Durante el décimo mes del 2019, el Indicador Global de la Actividad Económica (IGAE) registró una caída anual de 0.7%, con lo que sumó cuatro meses consecutivos en números negativos y hasta octubre seis contracciones. Con dicho panorama, expertos prevén que la economía mexicana cierre este año con cifras negativas.

“En julio, agosto, septiembre y octubre de este año, el IGAE ha mostrado variaciones negativas. Esto hace prever que la economía mexicana ni siquiera va a crecer 0%, para mí, el Producto Interno Bruto (PIB) del 2019 se ubicará entre -0.3 y -0.4%”, comentó Raymundo Tenorio, economista del Tecnológico de Monterrey.

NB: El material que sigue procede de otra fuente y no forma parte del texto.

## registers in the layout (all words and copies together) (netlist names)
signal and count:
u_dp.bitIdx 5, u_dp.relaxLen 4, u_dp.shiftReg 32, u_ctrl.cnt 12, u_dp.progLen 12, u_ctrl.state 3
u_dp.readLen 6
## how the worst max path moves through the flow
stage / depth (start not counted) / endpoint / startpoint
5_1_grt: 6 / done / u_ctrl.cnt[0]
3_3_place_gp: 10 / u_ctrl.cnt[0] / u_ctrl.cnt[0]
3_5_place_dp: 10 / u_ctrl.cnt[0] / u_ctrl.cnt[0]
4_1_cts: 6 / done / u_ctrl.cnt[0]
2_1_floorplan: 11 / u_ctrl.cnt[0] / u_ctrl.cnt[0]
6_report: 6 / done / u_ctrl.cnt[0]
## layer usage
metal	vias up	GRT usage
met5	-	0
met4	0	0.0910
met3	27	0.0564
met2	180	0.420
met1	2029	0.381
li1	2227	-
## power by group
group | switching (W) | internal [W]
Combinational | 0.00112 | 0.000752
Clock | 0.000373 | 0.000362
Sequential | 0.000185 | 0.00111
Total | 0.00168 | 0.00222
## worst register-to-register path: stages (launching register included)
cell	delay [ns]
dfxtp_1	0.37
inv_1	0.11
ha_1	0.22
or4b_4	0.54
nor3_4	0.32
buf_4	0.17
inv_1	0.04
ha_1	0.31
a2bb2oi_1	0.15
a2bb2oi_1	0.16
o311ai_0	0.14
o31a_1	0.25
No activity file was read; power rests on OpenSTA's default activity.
## config.mk

```make
export PLATFORM = sky130hd
export DESIGN_NAME = bcd2_adder_disp
export DESIGN_NICKNAME = d
export VERILOG_FILES = /design/src/rtl/bcd_adder_pkg.sv /design/src/rtl/bcd_digit_add.sv /design/src/rtl/seg7_enc.sv /design/src/rtl/bcd2_adder_disp.sv
export SDC_FILE = /design/constraint.sdc
export NUM_CORES = 1
export LEC_CHECK = 0
export ABC_CLOCK_PERIOD_IN_PS = 2300
export BUFFER_PORTS_ARGS = -buffer_cell sky130_fd_sc_hd__buf_2
export CORE_MARGIN = 10
export CORE_UTILIZATION = 30
export CTS_CLUSTER_SIZE = 20
export DETAILED_ROUTE_END_ITERATION = 8
export GPL_TIMING_DRIVEN = 0
export PLACE_DENSITY = 0.54
export SYNTH_ARGS = -nofsm -noshare
export SYNTH_HDL_FRONTEND = slang
export SYNTH_SLANG_ARGS = --single-unit
```

## constraint.sdc

```tcl
create_clock -name clk -period 2.3 [get_ports clk]
set_input_delay 0.46 -clock clk [delete_from_list [all_inputs] [get_ports clk]]
set_output_delay 0.46 -clock clk [all_outputs]
set_load 0.005 [all_outputs]
```

## src/rtl/bcd_adder_pkg.sv

```systemverilog
package bcd_adder_pkg;
    localparam int unsigned DIG_W = 4;
    localparam int unsigned SEG_W = 7;
    localparam logic [6:0]  SEG_BLANK = 7'h7F;

    typedef logic [DIG_W-1:0] digit_t;
    typedef logic [SEG_W-1:0] seg_t;
endpackage

```

## src/rtl/bcd_digit_add.sv

```systemverilog
module bcd_digit_add
    import bcd_adder_pkg::*;
(
    input  digit_t x_i,
    input  digit_t y_i,
    input  logic   c_i,
    output digit_t s_o,
    output logic   c_o
);
    localparam int unsigned TW = DIG_W + 1;

    logic [TW-1:0] raw;
    logic [TW-1:0] fixed;
    logic          over;

    always_comb begin
        raw   = {1'b0, x_i} + {1'b0, y_i} + {{DIG_W{1'b0}}, c_i};
        over  = raw > TW'(9);
        fixed = over ? raw - TW'(10) : raw;
        s_o   = fixed[DIG_W-1:0];
        c_o   = over;
    end
endmodule

```

## src/rtl/seg7_enc.sv

```systemverilog
module seg7_enc
    import bcd_adder_pkg::*;
(
    input  digit_t dig_i,
    output seg_t   seg_o
);
    // active-low, bit order {g,f,e,d,c,b,a}
    always_comb begin
        case (dig_i)
            4'd0:    seg_o = ~7'h3F;
            4'd1:    seg_o = ~7'h06;
            4'd2:    seg_o = ~7'h5B;
            4'd3:    seg_o = ~7'h4F;
            4'd4:    seg_o = ~7'h66;
            4'd5:    seg_o = ~7'h6D;
            4'd6:    seg_o = ~7'h7D;
            4'd7:    seg_o = ~7'h07;
            4'd8:    seg_o = ~7'h7F;
            4'd9:    seg_o = ~7'h6F;
            default: seg_o = SEG_BLANK;
        endcase
    end
endmodule

```

## src/rtl/bcd2_adder_disp.sv

```systemverilog
module bcd2_adder_disp
    import bcd_adder_pkg::*;
#(
    parameter int unsigned NDIG = 2
) (
    input  logic                         clk,
    input  logic                         rst_n,
    input  logic [NDIG*DIG_W-1:0]        a_i,
    input  logic [NDIG*DIG_W-1:0]        b_i,
    input  logic                         cin_i,
    output logic [(NDIG+1)*DIG_W-1:0]    sum_o,
    output logic                         err_o,
    output logic [NDIG*SEG_W-1:0]        seg_a_o,
    output logic [NDIG*SEG_W-1:0]        seg_b_o,
    output logic [(NDIG+1)*SEG_W-1:0]    seg_s_o
);
    localparam int unsigned OPW   = NDIG * DIG_W;
    localparam int unsigned SUMW  = (NDIG + 1) * DIG_W;
    localparam int unsigned SOPW  = NDIG * SEG_W;
    localparam int unsigned SSUMW = (NDIG + 1) * SEG_W;

    typedef struct packed {
        logic [SUMW-1:0]  sum;
        logic             err;
        logic [SOPW-1:0]  seg_a;
        logic [SOPW-1:0]  seg_b;
        logic [SSUMW-1:0] seg_s;
    } out_t;

    logic [NDIG:0]    carry;
    logic [SUMW-1:0]  sum_w;
    logic [SOPW-1:0]  seg_a_w;
    logic [SOPW-1:0]  seg_b_w;
    logic [SSUMW-1:0] seg_s_w;

    out_t out_d;
    out_t out_q;

    assign carry[0] = cin_i;

    // rippled per-digit compare-and-correct chain
    for (genvar g = 0; g < NDIG; g++) begin : g_digit
        bcd_digit_add u_add (
            .x_i (a_i[g*DIG_W +: DIG_W]),
            .y_i (b_i[g*DIG_W +: DIG_W]),
            .c_i (carry[g]),
            .s_o (sum_w[g*DIG_W +: DIG_W]),
            .c_o (carry[g+1])
        );
        seg7_enc u_seg_a (
            .dig_i (a_i[g*DIG_W +: DIG_W]),
            .seg_o (seg_a_w[g*SEG_W +: SEG_W])
        );
        seg7_enc u_seg_b (
            .dig_i (b_i[g*DIG_W +: DIG_W]),
            .seg_o (seg_b_w[g*SEG_W +: SEG_W])
        );
    end

    // top digit is the final carry only
    assign sum_w[SUMW-1 -: DIG_W] = {{(DIG_W-1){1'b0}}, carry[NDIG]};

    for (genvar g = 0; g <= NDIG; g++) begin : g_sum_seg
        seg7_enc u_seg_s (
            .dig_i (sum_w[g*DIG_W +: DIG_W]),
            .seg_o (seg_s_w[g*SEG_W +: SEG_W])
        );
    end

    always_comb begin
        out_d       = out_q;
        out_d.sum   = sum_w;
        out_d.seg_a = seg_a_w;
        out_d.seg_b = seg_b_w;
        out_d.seg_s = seg_s_w;
        out_d.err   = 1'b0;
        for (int i = 0; i < int'(NDIG); i++) begin
            if (a_i[i*DIG_W +: DIG_W] > digit_t'(9)) out_d.err = 1'b1;
            if (b_i[i*DIG_W +: DIG_W] > digit_t'(9)) out_d.err = 1'b1;
        end
    end

    always_ff @(posedge clk or negedge rst_n) begin
        if (!rst_n) begin
            out_q.sum   <= '0;
            out_q.err   <= 1'b0;
            out_q.seg_a <= {NDIG{SEG_BLANK}};
            out_q.seg_b <= {NDIG{SEG_BLANK}};
            out_q.seg_s <= {(NDIG+1){SEG_BLANK}};
        end else begin
            out_q <= out_d;
        end
    end

    assign sum_o   = out_q.sum;
    assign err_o   = out_q.err;
    assign seg_a_o = out_q.seg_a;
    assign seg_b_o = out_q.seg_b;
    assign seg_s_o = out_q.seg_s;

    logic unused_w;
    assign unused_w = ^{OPW[0]};
endmodule

```

# After elaboration in Yosys (flattened, before gate mapping)
# Memories as Yosys holds them, arrays and structs flattened. A register that Yosys moved wholly into a read port is not among the register bits.
# Index checks and enable logic that the tools add are counted.
# totals
reg_bits	10
rom_bits	784
n_memories	7
# memory_table
memory	words	width	read_ports	rd_clocked_by_memory_dff	write_ports	line_no	source
(no name shown)	16	7	1	1	0	seg7_enc.sv:9	case (dig_i)
(no name shown)	16	7	1	1	0	seg7_enc.sv:9	
(no name shown)	16	7	1	1	0	seg7_enc.sv:9	
(no name shown)	16	7	1	1	0	seg7_enc.sv:9	
(no name shown)	16	7	1	1	0	seg7_enc.sv:9	
(no name shown)	16	7	1	1	0	seg7_enc.sv:9	
1 more memories	n/a	n/a	n/a	n/a	n/a	n/a	
# op_classes
add_sub_neg	6
n_lt_le_gt_ge	6
mux	6
n_reduce_logical	7
# op_table
operator	count
$gt 4x4->1 const B	4
$add 4x4->5	2
$add 5x1->5	2
$gt 5x4->1 const B	2
$mux 4	2
$sub 4x4->4 const B	2
$logic_not 1->1	7
$mux 1	4

# Longest topological paths before layout
# logic_depth
word_depth	6
mapped_depth	19

# Cells and area by module
# A second synthesis with hierarchy kept.
# unflattened
hier_cells	341
hier_area_um2	3474.6
# by_module_without_submodules
module	instances	cells_per_inst	area_per_inst_um2
bcd2_adder_disp	1	68	1590.3
seg7_enc at g_digit[0].u_seg_b ...	6	33	210.2
bcd_digit_add	2	22	211.5
seg7_enc at g_digit[0].u_seg_a	1	31	200.2

# Worst setup path after synthesis
# Ideal clock, no wire load.
# synth_path
path_kind	input port to flip-flop
startpoint	in a_i[0]
endpoint	reg seg_s_o[12] (netlist name)
setup_ns	0.073
arrival_time_ns	4.584
t_required_ns	2.227
setup_slack_ns	-2.357
cell_stages	17
path_buffers	0
path_cell_list	fa_1 -> fa_1 -> a21o_1 -> a21oi_1 -> o21ai_0 -> fa_1 -> inv_1 -> fa_1 -> ha_1 -> a32o_2 -> o311ai_4 -> xnor2_2 -> inv_1 -> ha_1 -> inv_1 -> mux2i_1 -> a21oi_1
# synth_via
elab_chain_cells	6
elab_cells_between_ends	7
classes_between	add/sub: 4; order compare: 2; mux: 1
# synth_rtl
element	line_no	source
start: declaration	bcd2_adder_disp.sv:8	input logic [NDIG*DIG_W-1:0] a_i,
$add 4x4->5	bcd_digit_add.sv:17	raw = {1'b0, x_i} + {1'b0, y_i} + {{DIG_W{1'b0}}, c_i};
$add 5x1->5	bcd_digit_add.sv:17	
$gt 5x4->1	bcd_digit_add.sv:18	over = raw > TW'(9);
$add 5x1->5	bcd_digit_add.sv:17	
$gt 5x4->1	bcd_digit_add.sv:18	
via g_digit[1].u_add.c_o	bcd_digit_add.sv:8	output logic c_o
$mux 4	bcd_digit_add.sv:19	fixed = over ? raw - TW'(10) : raw;
via g_digit[1].u_add.fixed[1]	bcd_digit_add.sv:13	logic [TW-1:0] fixed;
# The timed path passes the listed nets, and every way through them passes these cells.

# Worst setup path in the final report
# layout_path
startpoint	in cin_i
endpoint	reg seg_s_o[10] (netlist name)
# layout_via
elab_chain_cells	5
elab_cells_between_ends	6
classes_between	add/sub: 3; order compare: 2; mux: 1
# layout_rtl
element	line_no	source
start: declaration	bcd2_adder_disp.sv:10	input logic cin_i,
$add 5x1->5	bcd_digit_add.sv:17	
$gt 5x4->1	bcd_digit_add.sv:18	
$add 5x1->5	bcd_digit_add.sv:17	
$gt 5x4->1	bcd_digit_add.sv:18	
via g_digit[1].u_add.c_o	bcd_digit_add.sv:8	
$mux 4	bcd_digit_add.sv:19	
# The timed path passes the listed nets, and every way through them passes these cells.

==> results by stage <==
Power and ir drop:
- VDD sags by at most roughly 0.37 mV.
- The power consumption is between 3 and 4 mW.
- The power density of the placed cells is between 800 and 900 nW/µm².
- The leakage power of the design is 2.05 nW.

STA:
- The post-route minimum period is a little over 4000 ps.
- The max-slew headroom at the worst pin is between 20 and 25%.
- After layout, the worst setup slack is -1840 ps.
- The transition at the pin with the smallest max-transition slack is roughly 1200 ps.
- Derived from the worst setup path, the maximum achievable clock frequency is roughly 0.24 GHz.
- The final worst-path cycle share is 180%.
- The number of max-slew violations in the final report was 0.
- The count of final setup violators is 22.
- The final hold violation count came to 0.
- Setup repair after global routing could not meet its margin everywhere.

Global routing:
- Entering global routing, the biggest net connects between 50 and 60 pins.
- The via count of the first global-routing pass is approximately 2500.
- The number of antenna violations at the first check in global routing is 0.
- The wire length of the first global-routing pass is 12100 µm.
- Global routing used under 10% of the available tracks.
- After global routing the overflow that remains totals 0.

Yosys:
- A synthesized cell averages about 10 µm².
- The total number of yosys warnings is 0.
- In this run, synthesis produced a sequential element count of between 50 and 60.
- The unique cell type count in the Yosys netlist is 44.
- The synthesized design contains 0 enable-type register cells.
- In the synthesized netlist the async set-or-reset flop fraction comes to 100%.
- The sequential-to-total area share from yosys stat is a little over two fifths.
- The post-synthesis cell area is 3220 µm².
- The number of cells produced by synthesis is 314.
- Sorting the synthesized cells by area gives the leading types as dfstp_2 36%, ha_1 15%, dfrtp_1 7.8%.
- The top cell type by area accounts for between 30% and 40% of the synthesized area.
- The biggest area consumer among synthesized cells is dfstp_2.
- In the synthesized netlist the dominant register cell turns out to be dfstp_2.

Drt:
- The via-per-instance ratio is approximately 4.5.
- The number of DRC violations after detailed routing is 0.
- The total wire length after detailed routing is around 7500 µm.
- The first detailed-routing pass took 4 iterations.
- The final routed wire length divided by cell count is 13.4 µm.
- In this run the remaining antenna-violating nets after routing total 0.
- Summing over every cut layer, the via total after detailed routing is between 2000 and 3000.
- In this run, the number of DRC markers left after iteration 0 of detailed routing was ~120.

CTS:
- After clock tree synthesis, the clock-pin slew on the worst setup and hold paths is around 90 ps.
- The longest clock path from root to sink contains 2 buffers.
- Clock tree synthesis selected as its root buffer the cell clkbuf_8.
- TritonCTS built the clock tree.
- The number of H-tree branching levels is 2.
- In this run, CTS created clock tree buffers numbering 5.
- Clock tree synthesis found a total of 54 sinks.

Worst setup path:
- Walking the worst path, the cells encountered are buf_6 -> fa_2 -> fa_2 -> a21o_1 -> a21oi_4 -> o21ai_4 -> fa_2 -> inv_2 -> fa_2 -> ha_4 -> a32o_2 -> o311ai_4 -> buf_12 -> mux2_4 -> or2_1 -> a2bb2oi_1.
- The capturing element type of the critical path is a flip-flop.
- The type of element launching the critical path is a primary input.
- Following the worst setup path forward leads to its endpoint at seg_s_o[10].
- The most repeated library cell on the critical path is fa_2.
- At the worst endpoint, the arrival time is approximately 4400 ps.
- In this run the worst path has a maximum fanout of 4.
- The kind of critical path is primary input to flip-flop.
- The data required time of the critical path is about 2500 ps.
- The source of the critical timing path is cin_i.
- The highest-delay cell along the critical path is fa_2.
- The maximum single-stage delay on the critical path is around 480 ps.

Place:
- The total instance count after detailed placement is 529.
- The area after detailed placement is 3890 µm².
- Once detailed placement completed, the half-perimeter wirelength came to between 5000 and 6000 µm.
- Buffers placed on the I/O ports in this run total 76.
- Routability-driven placement finished with a final weighted congestion of around 0.79.

Floorplan:
- The row count is 37.
- In this run the vertical extent of the chip is about 120 µm.
- The boundary pin count is 81.
- The die covers about 15000 µm².
- The floorplan step defined a core boundary enclosing about 10000 µm².
- For this configuration, the core starts out at a cell density of a little under a third.
- The die is 124 µm wide.

Layout:
- In the final design database the tool counted 490 nets.
- Cells fill 41.9% of the core in the end.
- Leaving out fill and tap cells, the most frequent cells in the layout are 73 x buf_2, 44 x dfstp_2, 33 x ha_1.
- In the final layout, flip-flops and latches occupy 1410 µm².
- The most common library cell in the layout ignoring fill and taps is buf_2.
- The footprint of the multi-input gates is between 1500 and 2000 µm².
- The number of antenna diodes in the final layout is 0.
- Summing all non-filler instances in the final layout gives an area of 4360 µm².
- The count of fill cells added during filler insertion is between 900 and 1000.
- Cells with a size suffix above 1 make up between 40% and 50% of the layout.
- The finished layout holds 565 standard cells, fillers aside.
- The signed area change from the synthesized netlist to the final layout is 35.5%.

Run status:
- The checks that failed: setup timing.
- The run finished, with violations left.

Job:
- The count of max-cap constraint violations is 0.

Worst hold path:
- The path class of the lowest-slack min-delay path is primary input to async pin.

De acuerdo con datos del Instituto Nacional de Estadística y Geografía (Inegi), el IGAE mostró números rojos en marzo de este año, al reportar una reducción anual de 0.7%; después, en mayo se redujo 0.5% y en julio cayó 0.4%; en agosto disminuyó 0.6% y en septiembre 0.4 por ciento.

Tenorio consideró que, si la actividad económica se midiera en términos del IGAE anualizado, el país estaría en una profunda recesión.

José Luis de la Cruz, director general de Análisis del instituto para el Desarrollo Industrial y el Crecimiento Económico, indicó que, si sólo se considera el promedio del IGAE de enero-octubre de cada primer año de gobierno, el de Andrés Manuel López Obrador resulta negativo en -0.1 por ciento.

En el primer año de gobierno de Enrique Peña Nieto, el IGAE promedio fue de 1.6%, mientras con Felipe Calderón de 2.4%, con Vicente Fox de -0.1% y con Ernesto Zedillo fue de -5-5%, expuso De la Cruz.

“Lo más probable es que la economía en el 2019 tenga un dato negativo de entre -0.2 y -0.3 por ciento (…) Todavía no se ha tocado fondo, a pesar de que el sector industrial acumula fuertes caídas”.

Tragedia en actividades secundarias

Para Tenorio, las actividades secundarias han sido la tragedia de la actividad económica que se refleja precisamente en el IGAE, pues desde octubre del 2018 han mostrado cifras negativas. En octubre de este año presentó una reducción anual de 2.8 por ciento.

“Las actividades secundarias han sido la tragedia de este año. Llevamos 13 meses con caídas en estas actividades, lo cual es una profunda recesión, particularmente en la industria de la construcción y ni se diga de la industria minera. Es una tragedia”, manifestó. 

En el primer trimestre del año, el sector de la construcción, que forma parte de las actividades secundarias, mostró una reducción anual de 2.7%; mientras que en el segundo trimestre reportó una reducción de 5.5% y en el tercer trimestre una caída de 6.6%, según datos proporcionados por el Inegi.

De la Cruz consideró que se requiere de una política económica que fomente la inversión en sectores donde hay mayor afectación. “Si bien es evidente la necesidad de invertir en construcción, también hay aspectos de manufactura donde se requiere mayor atención como en sectores de aluminio, hierro, cemento e industria química que permitan acelerar el crecimiento”.

Con respecto a las actividades primarias, donde se ubican los sectores de agricultura y ganadería, tuvieron un crecimiento anual de 9.3%, debido a que inicia la época de cosechas de maíz, amas y frijoles. En tanto las actividades terciarias, que se refieren a los servicios, en octubre presentaron una reducción anual de 0.1 por ciento.

En cifras originales, la actividad económica registró un retroceso  anual de 0.8% en el décimo mes.

Confían en que T-MEC mejore actividad económica

Un análisis del grupo financiero Monex expone que, iniciando el 2020, esperan que se reactiven ciertos proyectos de inversión y que se tenga un mejor panorama para los inversionistas con la pronta aprobación del nuevo Tratado entre México, Estados Unidos y Canadá (T-MEC). “Levantarán algunas de las presiones sobre la actividad económica”.

Por su parte, Bx+ indica que si bien el dato del IGAE muestra una debilidad generalizada, todavía faltan datos económicos que se deben considerar para todo el 2019.

“En el 2020, la actividad rebotaría modestamente. Por un lado, se contará con una fácil base de comparación, inflación controlada y menores tasas de interés locales y externas (…) Se espera que las remesas sigan creciendo, y podría haber una menor aplicación del gasto público. Ello contribuiría a una modesta recuperación en la inversión, el empleo y el consumo”.

La economía entró en una recesión técnica en el primer semestre y se estancó entre julio y septiembre, según cifras oficiales revisadas.